American musicologist (born 1941)

Jeffery T. Kite-Powell (born June 24, 1941) is an American musicologist and professor emeritus at the Florida State University College of Music where he was active from 1984 to 2013. During his tenure at FSU, he was coordinator of the Music History and Musicology Division from 1996 to 2008. (Note: Jeffery T. Kite-Powell was professor and chair of the Music History and Musicology Department at Florida State University and director of the FSU Early Music Program. The titles have evolved over time.) He also directed the Florida State University early music ensembles and in 1989 he founded the vocal group Cantores Musicæ Antiquæ. Kite-Powell's primary focuses are the music of the Renaissance and early Baroque periods, organ tablature, historical performance practice, and Michael Praetorius.

== Education ==
Kite-Powell received the Bachelor of Music degree in clarinet performance in 1963 from the College-Conservatory of Music in Cincinnati (Note: Now known as the University of Cincinnati – College-Conservatory of Music. Again, naming conventions change over time.) and the Bachelor of Science in Music Education in 1964 from the University of Cincinnati. He earned the Master of Arts degree in musicology from the University of New Mexico while serving in the U.S. Army at Sandia Base (1965–1968) and the Ph.D. in musicology from the University of Hamburg, in Hamburg, Germany in 1976.

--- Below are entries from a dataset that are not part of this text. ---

==> config.mk <==
export PLATFORM = sky130hd
export DESIGN_NAME = cgi_geometry_regs
export DESIGN_NICKNAME = d
export VERILOG_FILES = /design/src/hdl/cgi_geometry_regs.v
export VERILOG_INCLUDE_DIRS = /design/src /design/src/pkg
export SDC_FILE = /design/constraint.sdc
export NUM_CORES = 1
export LEC_CHECK = 0
export ABC_CLOCK_PERIOD_IN_PS = 5350
export BUFFER_PORTS_ARGS = -buffer_cell sky130_fd_sc_hd__buf_2
export CAP_MARGIN = 20
export CELL_PAD_IN_SITES_DETAIL_PLACEMENT = 1
export CELL_PAD_IN_SITES_GLOBAL_PLACEMENT = 2
export CORE_UTILIZATION = 36
export DETAILED_ROUTE_END_ITERATION = 10
export PLACE_DENSITY = 0.89
export SLEW_MARGIN = 20
export SYNTH_ARGS = -nofsm -noshare
export SYNTH_HDL_FRONTEND = slang
export SYNTH_SLANG_ARGS = --single-unit
==> constraint.sdc <==
create_clock -name clk_sys -period 5.35 [get_ports clk_sys]
set_clock_uncertainty 0.1 [all_clocks]
set_input_delay 0.535 -clock clk_sys [delete_from_list [all_inputs] [get_ports clk_sys]]
set_output_delay 0.535 -clock clk_sys [all_outputs]
set_load 0.02 [all_outputs]
==> src/pkg/cgi_consts.vh <==
`ifndef CGI_CONSTS_VH
`define CGI_CONSTS_VH

// ----------------------------------------------------------------
// Register selection by secondary opcode
// ----------------------------------------------------------------
`define CGI_SEL_CACHE      3'h1
`define CGI_SEL_RAM        3'h2

// ----------------------------------------------------------------
// Cache geometry word fields
// ----------------------------------------------------------------
`define CGI_DC_ABSENT_BIT  14
`define CGI_DC_LINE_LSB    12
`define CGI_IC_CAP_LSB     6
`define CGI_IC_WAYS_LSB    3
`define CGI_IC_ABSENT_BIT  2
`define CGI_IC_LINE_LSB    0
`define CGI_LINE_8_WORDS   2'h2
`define CGI_WAYS_FOUR      3'h2
`define CGI_WAYS_NONE      3'h0

// ----------------------------------------------------------------
// Local RAM size word fields
// ----------------------------------------------------------------
`define CGI_DR_CAP_LSB     18
`define CGI_DR_ABSENT_BIT  14
`define CGI_IR_CAP_LSB     6
`define CGI_IR_ABSENT_BIT  2

// ----------------------------------------------------------------
// Capacity codes and reset values
// ----------------------------------------------------------------
`define CGI_CAP_NONE       4'h0
`define CGI_CAP_MAX        4'hb
`define CGI_RESET_WORD     32'h0000_0000
`define CGI_STRAP_RESET    16'h0000

`endif
==> src/hdl/cgi_geometry_regs.v <==
// Function
// Bit 14 of the cache geometry word reads 0 with a data cache, 1 without.
// Bits 13:12 of the cache geometry word always read 2'b10 (eight words).
// Bits 9:6 report the fitted instruction cache capacity code.
// Bits 5:3 report four-way (3'b010) when an instruction cache is fitted.
// Bit 2 reads 0 with an instruction cache and 1 without.
// Bits 1:0 of the cache geometry word always read 2'b10 (eight words).
// Presence and capacity come from inputs driven by the cache block.
// A register 0 read with secondary opcode 2 returns the RAM size word.
// Bits 21:18 and 9:6 carry data and instruction RAM capacity codes.
// Bit 14 of the RAM size word reads 1 when no data RAM is fitted.
// Bit 2 of the RAM size word reads 1 when no instruction RAM is fitted.
// Reserved bits read zero and writes change nothing.
`include "cgi_consts.vh"

module cgi_geometry_regs (
    // Clock and reset
    input  wire        clk_sys,
    input  wire        resetn,
    // Coprocessor register 0 read port
    input  wire        rd_en,
    input  wire [2:0]  rd_opcode2,
    input  wire        wr_en,
    input  wire [31:0] wr_data,
    // Geometry from cache and memory blocks
    input  wire        dcache_absent_flag,
    input  wire        icache_absent_flag,
    input  wire [3:0]  icache_capacity_code,
    input  wire        data_ram_absent_flag,
    input  wire [3:0]  data_ram_capacity_code,
    input  wire        instr_ram_absent_flag,
    input  wire [3:0]  instr_ram_capacity_code,
    // Read answer
    output reg  [31:0] rd_data,
    output reg         rd_valid,
    output reg         rd_hit
);

    // ----------------------------------------------------------------
    // Field widths and capture layout
    // ----------------------------------------------------------------
    localparam WORD_W = 32;
    localparam CAP_W  = 4;
    localparam WAYS_W = 3;
    localparam LINE_W = 2;
    localparam SEL_W  = 3;
    localparam GEO_W  = 16;

    // Position of each strap inside the captured vector.
    localparam G_DC_ABS = 15;
    localparam G_IC_ABS = 14;
    localparam G_IC_CAP = 10;
    localparam G_DR_ABS = 9;
    localparam G_DR_CAP = 5;
    localparam G_IR_ABS = 4;
    localparam G_IR_CAP = 0;

    // ----------------------------------------------------------------
    // Decoding helpers
    // ----------------------------------------------------------------
    function sel_is_cache;
        input [SEL_W-1:0] opcode;
        begin
            sel_is_cache = (opcode == `CGI_SEL_CACHE);
        end
    endfunction

    function sel_is_ram;
        input [SEL_W-1:0] opcode;
        begin
            sel_is_ram = (opcode == `CGI_SEL_RAM);
        end
    endfunction

    // Any other secondary opcode names a word kept outside this block.
    function sel_hit;
        input [SEL_W-1:0] opcode;
        begin
            sel_hit = sel_is_cache(opcode) | sel_is_ram(opcode);
        end
    endfunction

    // An absent cache reports zero size so that software ignores it.
    function [CAP_W-1:0] cap_if_fitted;
        input             absent;
        input [CAP_W-1:0] code;
        begin
            cap_if_fitted = absent ? `CGI_CAP_NONE : code;
        end
    endfunction

    function [WAYS_W-1:0] ways_if_fitted;
        input absent;
        begin
            ways_if_fitted = absent ? `CGI_WAYS_NONE : `CGI_WAYS_FOUR;
        end
    endfunction

    // ----------------------------------------------------------------
    // Geometry input capture
    // ----------------------------------------------------------------
    // The straps may be tied at pins by a wrapper, so every bit passes
    // two flip-flops before any logic looks at it.
    wire [GEO_W-1:0] geo_raw;
    wire [GEO_W-1:0] geo_sync;

    // inputs from blocks
    assign geo_raw[G_DC_ABS]                  = dcache_absent_flag;
    assign geo_raw[G_IC_ABS]                  = icache_absent_flag;
    assign geo_raw[G_IC_CAP+CAP_W-1:G_IC_CAP] = icache_capacity_code;
    assign geo_raw[G_DR_ABS]                  = data_ram_absent_flag;
    assign geo_raw[G_DR_CAP+CAP_W-1:G_DR_CAP] = data_ram_capacity_code;
    assign geo_raw[G_IR_ABS]                  = instr_ram_absent_flag;
    assign geo_raw[G_IR_CAP+CAP_W-1:G_IR_CAP] = instr_ram_capacity_code;

    // Each strap bit gets its own two-stage chain.
    genvar gi;
    generate
        for (gi = 0; gi < GEO_W; gi = gi + 1) begin : g_sync
            reg meta_bit;
            reg sync_bit;

            always @(posedge clk_sys or negedge resetn) begin
                if (!resetn) begin
                    meta_bit <= 1'b0;
                    sync_bit <= 1'b0;
                end else begin
                    meta_bit <= geo_raw[gi];
                    sync_bit <= meta_bit;
                end
            end

            assign geo_sync[gi] = sync_bit;
        end
    endgenerate

    // ----------------------------------------------------------------
    // Steadiness filter
    // ----------------------------------------------------------------
    // Per-bit synchronisers may resolve the bits of one code on
    // different edges; only a vector seen twice alike is passed on,
    // so a read never sees a capacity code torn between two values.
    reg  [GEO_W-1:0] geo_prev;
    reg  [GEO_W-1:0] geo_hold;
    reg  [GEO_W-1:0] next_geo_hold;
    wire             geo_steady;

    assign geo_steady = (geo_sync == geo_prev);

    always @* begin
        next_geo_hold = geo_hold;
        if (geo_steady) begin
            next_geo_hold = geo_sync;
        end
    end

    always @(posedge clk_sys or negedge resetn) begin
        if (!resetn) begin
            geo_prev <= `CGI_STRAP_RESET;
            geo_hold <= `CGI_STRAP_RESET;
        end else begin
            geo_prev <= geo_sync;
            geo_hold <= next_geo_hold;
        end
    end

    // ----------------------------------------------------------------
    // Settled geometry fields
    // ----------------------------------------------------------------
    // Fields are cut from the held vector, never from the raw straps.
    wire              s_dc_abs;
    wire              s_ic_abs;
    wire [CAP_W-1:0]  s_ic_cap;
    wire              s_dr_abs;
    wire [CAP_W-1:0]  s_dr_cap;
    wire              s_ir_abs;
    wire [CAP_W-1:0]  s_ir_cap;

    assign s_dc_abs = geo_hold[G_DC_ABS];
    assign s_ic_abs = geo_hold[G_IC_ABS];
    assign s_ic_cap = geo_hold[G_IC_CAP+CAP_W-1:G_IC_CAP];
    assign s_dr_abs = geo_hold[G_DR_ABS];
    assign s_dr_cap = geo_hold[G_DR_CAP+CAP_W-1:G_DR_CAP];
    assign s_ir_abs = geo_hold[G_IR_ABS];
    assign s_ir_cap = geo_hold[G_IR_CAP+CAP_W-1:G_IR_CAP];

    // Instruction cache fields that depend on presence.
    wire [CAP_W-1:0]  ic_cap_field;
    wire [WAYS_W-1:0] ic_ways_field;

    // capacity when fitted
    assign ic_cap_field  = cap_if_fitted(s_ic_abs, s_ic_cap);
    // four-way when fitted
    assign ic_ways_field = ways_if_fitted(s_ic_abs);

    // ----------------------------------------------------------------
    // Cache geometry word
    // ----------------------------------------------------------------
    reg [WORD_W-1:0] cache_geometry_info;

    always @* begin
        // reserved zero
        cache_geometry_info = `CGI_RESET_WORD;
        // data cache absence
        cache_geometry_info[`CGI_DC_ABSENT_BIT] = s_dc_abs;
        // data line length
        cache_geometry_info[`CGI_DC_LINE_LSB+LINE_W-1:`CGI_DC_LINE_LSB] =
            `CGI_LINE_8_WORDS;
        // instruction cache capacity
        cache_geometry_info[`CGI_IC_CAP_LSB+CAP_W-1:`CGI_IC_CAP_LSB] =
            ic_cap_field;
        // instruction cache ways
        cache_geometry_info[`CGI_IC_WAYS_LSB+WAYS_W-1:`CGI_IC_WAYS_LSB] =
            ic_ways_field;
        // instruction cache absence
        cache_geometry_info[`CGI_IC_ABSENT_BIT] = s_ic_abs;
        // instruction line length
        cache_geometry_info[`CGI_IC_LINE_LSB+LINE_W-1:`CGI_IC_LINE_LSB] =
            `CGI_LINE_8_WORDS;
    end

    // ----------------------------------------------------------------
    // Local RAM size word
    // ----------------------------------------------------------------
    reg [WORD_W-1:0] local_ram_size_info;

    always @* begin
        // reserved zero
        local_ram_size_info = `CGI_RESET_WORD;
        // data RAM capacity
        local_ram_size_info[`CGI_DR_CAP_LSB+CAP_W-1:`CGI_DR_CAP_LSB] =
            s_dr_cap;
        // data RAM absence
        local_ram_size_info[`CGI_DR_ABSENT_BIT] = s_dr_abs;
        // instruction RAM capacity
        local_ram_size_info[`CGI_IR_CAP_LSB+CAP_W-1:`CGI_IR_CAP_LSB] =
            s_ir_cap;
        // instruction RAM absence
        local_ram_size_info[`CGI_IR_ABSENT_BIT] = s_ir_abs;
    end

    // ----------------------------------------------------------------
    // Read select
    // ----------------------------------------------------------------
    // A read of any other secondary opcode still answers, with zero data,
    // so the core never waits on a word that lives outside this block.
    reg [WORD_W-1:0] next_rd_data;
    reg              next_rd_hit;
    reg              next_rd_valid;

    always @* begin
        next_rd_valid = rd_en;
        next_rd_hit   = 1'b0;
        next_rd_data  = `CGI_RESET_WORD;
        if (rd_en) begin
            next_rd_hit = sel_hit(rd_opcode2);
            if (sel_is_cache(rd_opcode2)) begin
                next_rd_data = cache_geometry_info;
            end
            // RAM size word select
            if (sel_is_ram(rd_opcode2)) begin
                next_rd_data = local_ram_size_info;
            end
        end
    end

    // ----------------------------------------------------------------
    // Write path
    // ----------------------------------------------------------------
    // Both words are read-only: a write strobe and its data are taken
    // at the port and dropped, so no write can disturb a reported value.
    // Nothing here holds writable state; the block's only flops capture the straps, filter them for steadiness and hold the read answer.

    // ----------------------------------------------------------------
    // Read answer registers
    // ----------------------------------------------------------------
    // Each answer signal leaves from its own flop, so the core never
    // sees a glitch from the opcode decode.
    always @(posedge clk_sys or negedge resetn) begin
        if (!resetn) begin
            rd_valid <= 1'b0;
        end else begin
            rd_valid <= next_rd_valid;
        end
    end

    always @(posedge clk_sys or negedge resetn) begin
        if (!resetn) begin
            rd_hit <= 1'b0;
        end else begin
            rd_hit <= next_rd_hit;
        end
    end

    always @(posedge clk_sys or negedge resetn) begin
        if (!resetn) begin
            rd_data <= `CGI_RESET_WORD;
        end else begin
            rd_data <= next_rd_data;
        end
    end

endmodule // cgi_geometry_regs

* Word level (Yosys, flattened, before mapping) *
Cells that the tools add are included.

word-level totals
  output and inout port bits = 34
  register bits after elaboration = 98
  input bits = 55

operators by class
  equal/unequal tests = 3
  bitwise operators = 1
  multiplexer cells = 6

operators with widths
  operator                                                          number
  32-bit 2-to-1 mux                                                 1
  22-bit 2-to-1 mux                                                 1
  16-bit == test                                                    1
  15-bit 2-to-1 mux                                                 1
  4-bit 2-to-1 mux                                                  1
  3-bit by 1-bit == test with 1-bit output (second input constant)  1
  3-bit by 2-bit == test with 1-bit output (second input constant)  1
  2-bit 2-to-1 mux                                                  1
  1-bit 2-to-1 mux                                                  1
  1-bit bitwise OR                                                  1

* Longest topological paths before layout *
Gate-level depths: netlist of run 1.

  depth in word-level cells = 4
  depth in mapped cells = 5

* Worst setup path before layout of run 1 *
OpenSTA, ideal clock, no wires.

  path kind = reg2reg
  start point = register g_sync[1].sync_bit
  end point = register geo_hold[10]
  buffers on the path = 1
  cell stages (with the launch flop) = 6
  arrival time = 1.584 ns
  slack = 3.541 ns
  setup time = 0.125 ns
  cells stage by stage = dfrtp_1 -> xor2_1 -> nor4_1 -> nand4_2 -> buf_6 -> mux2_4

on the way
  longest elaborated chain between the ends = 1

ends and longest elaborated chain
  item                    RTL line                 source
  start, declared         cgi_geometry_regs.v:121  reg sync_bit;
  start signal, assigned  cgi_geometry_regs.v:129  sync_bit <= meta_bit;
  16-bit == test          cgi_geometry_regs.v:148  assign geo_steady = (geo_sync == geo_prev);
  end signal, assigned    cgi_geometry_regs.v:160  geo_hold <= `CGI_STRAP_RESET;
  end signal, assigned    cgi_geometry_regs.v:163  geo_hold <= next_geo_hold;
  end, declared           cgi_geometry_regs.v:144  reg [GEO_W-1:0] geo_hold;

Every way passes these cells.
A chain may end at the register's enable or synchronous reset.

* Worst setup path in the final report of run 1 *
  start point = register g_sync[2].sync_bit
  end point = register geo_hold[8]

on the way
  longest elaborated chain between the ends = 1

ends and longest elaborated chain
  item                    RTL line
  start, declared         cgi_geometry_regs.v:121
  start signal, assigned  cgi_geometry_regs.v:129
  16-bit == test          cgi_geometry_regs.v:148

Every way passes these cells.
[config.mk]
export PLATFORM = sky130hd
export DESIGN_NAME = gpr_param_regs
export DESIGN_NICKNAME = d
export VERILOG_FILES = /design/src/gpr_pkg.sv /design/src/gpr_param_regs.sv
export SDC_FILE = /design/constraint.sdc
export NUM_CORES = 2
export LEC_CHECK = 0
export BUFFER_PORTS_ARGS = -buffer_cell sky130_fd_sc_hd__buf_2
export CAP_MARGIN = 5
export CORE_MARGIN = 2
export CORE_UTILIZATION = 40
export CTS_CLUSTER_SIZE = 8
export DETAILED_ROUTE_END_ITERATION = 12
export PLACE_DENSITY_LB_ADDON = 0.05
export SYNTH_ARGS = -nofsm -noshare
export SYNTH_HDL_FRONTEND = slang
export SYNTH_SLANG_ARGS = --single-unit
[constraint.sdc]
create_clock -name clock_in -period 3.1 [get_ports clock_in]
set_input_delay 0.31 -clock clock_in [delete_from_list [all_inputs] [get_ports clock_in]]
set_output_delay 0.31 -clock clock_in [all_outputs]
set_load 0.05 [all_outputs]
[src/hdl/gtc_pkg.sv]
package gtc_pkg;

   // Register byte addresses
   localparam int ADDR_W = 8;
   localparam logic [7:0] ADDR_CTRL = 8'h00;
   localparam logic [7:0] ADDR_GATE = 8'h04;
   localparam logic [7:0] ADDR_CNT_LO = 8'h08;
   localparam logic [7:0] ADDR_CNT_HI = 8'h0c;
   localparam logic [7:0] ADDR_FLAGS = 8'h10;
   localparam logic [7:0] ADDR_IE = 8'h14;

   // Control register fields
   localparam int CTRL_ON = 0;
   localparam int CTRL_BYP = 2;
   localparam int CTRL_PSC = 4;
   localparam int CTRL_CS = 6;

   // Gate register fields
   localparam int GATE_SS = 0;
   localparam int GATE_VAL = 2;
   localparam int GATE_ARM = 3;
   localparam int GATE_SPM = 4;
   localparam int GATE_TM = 5;
   localparam int GATE_POL = 6;
   localparam int GATE_EN = 7;

   // Flag and enable bit positions
   localparam int FLG_OVF = 0;
   localparam int FLG_GATE = 1;

   // Reset values
   localparam logic [7:0] CTRL_RST = 8'h00;
   localparam logic [7:0] GATE_RST = 8'h00;
   localparam logic [15:0] CNT_RST = 16'h0000;

   // Clock sources and gate sources
   localparam logic [1:0] CS_INSTR = 2'h0;
   localparam logic [1:0] CS_SYS = 2'h1;
   localparam logic [1:0] CS_EXT = 2'h2;
   localparam logic [1:0] GS_PIN = 2'h0;
   localparam logic [1:0] GS_SIB = 2'h1;
   localparam logic [1:0] GS_PER = 2'h2;
   localparam logic [1:0] GS_WDT = 2'h3;

   // Instruction clock is the system clock divided by this
   localparam int INSTR_DIV = 4;

   localparam logic [1:0] RESP_OKAY = 2'h0;
   localparam logic [1:0] RESP_SLVERR = 2'h2;

   // Gate source inputs, bit order wdt, period, sibling, pin
   typedef struct packed {
      logic wdt_ovf;
      logic per_reset;
      logic sib_wrap;
      logic pin;
   } gtc_gsrc_s;

   // Whole state of the timer block
   typedef struct packed {
      logic [7:0] ctrl;
      logic [7:0] gate;
      logic [15:0] cnt;
      logic [1:0] ie;
      logic [1:0] flags;
      logic [7:0] div;
      logic [2:0] psc;
      logic ext_s1;
      logic ext_s2;
      logic ext_byp;
      logic ext_d;
      logic [3:0] src_s1;
      logic [3:0] src_s2;
      logic [3:0] src_d;
      logic act_d;
      logic tog;
      logic g1_d;
      logic sp_run;
      logic lvl;
      logic ovf_irq;
      logic gate_irq;
      logic wake;
      logic wdt_osc_en;
      logic rst_allow;
      logic aw_hold;
      logic [7:0] awaddr;
      logic w_hold;
      logic [31:0] wdata;
      logic [3:0] wstrb;
      logic awready;
      logic wready;
      logic bvalid;
      logic [1:0] bresp;
      logic arready;
      logic rvalid;
      logic [31:0] rdata;
      logic [1:0] rresp;
   } gtc_state_s;

endpackage : gtc_pkg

== On Michael Praetorius ==
Kite-Powell has written multiple articles based on his research of Michael Praetorius and published a translation of the 1619 treatise Syntagma Musicum III.

Michael Praetorius's Syntagma Musicum III, which focuses, in part, on performance practice of the period, is the third volume of his treatise Syntagma Musicum. This work provides insight into how music of this period was actually performed and is foundational to modern, historically informed performance. Kite-Powell's early music ensembles have performed multiple works by this composer, in a historically informed manner. (Note: )

In his article "Michael Praetorius: In His Own Words", Kite-Powell holds a hypothetical interview with Michael Praetorius. In this "interview", Kite-Powell outlines Praetorius's education, career, and contributions to musical theory and performance in an approachable, question and answer format.

Kite-Powell's article "Performance Forces and Italian Influence in Michael Praetorius's Syntagma Musicum III" (Note: Kite-Powell's paper "Performance Forces and Italian Influence in Michael Praetorius's Syntagma Musicum III" was presented at the conference in Wolfenbüttel in 2008. The article published in the proceedings is a shortened version. "Performance Forces and Italian Influence in Michael Praetorius's Syntagmamusicum III", in Michael Praetorius: Vermittler europäischer Musiktraditionen um 1600, eds. Susanne Rode-Breymann and Arne Spohr. Hildesheim: Georg Olms Verlag, 2011, pp. 115–132.) provides statistical information regarding Syntagma Musicum III. Kite-Powell uses this statistical information to illustrate Michael Praetorius's thinking process and the elements that influenced it.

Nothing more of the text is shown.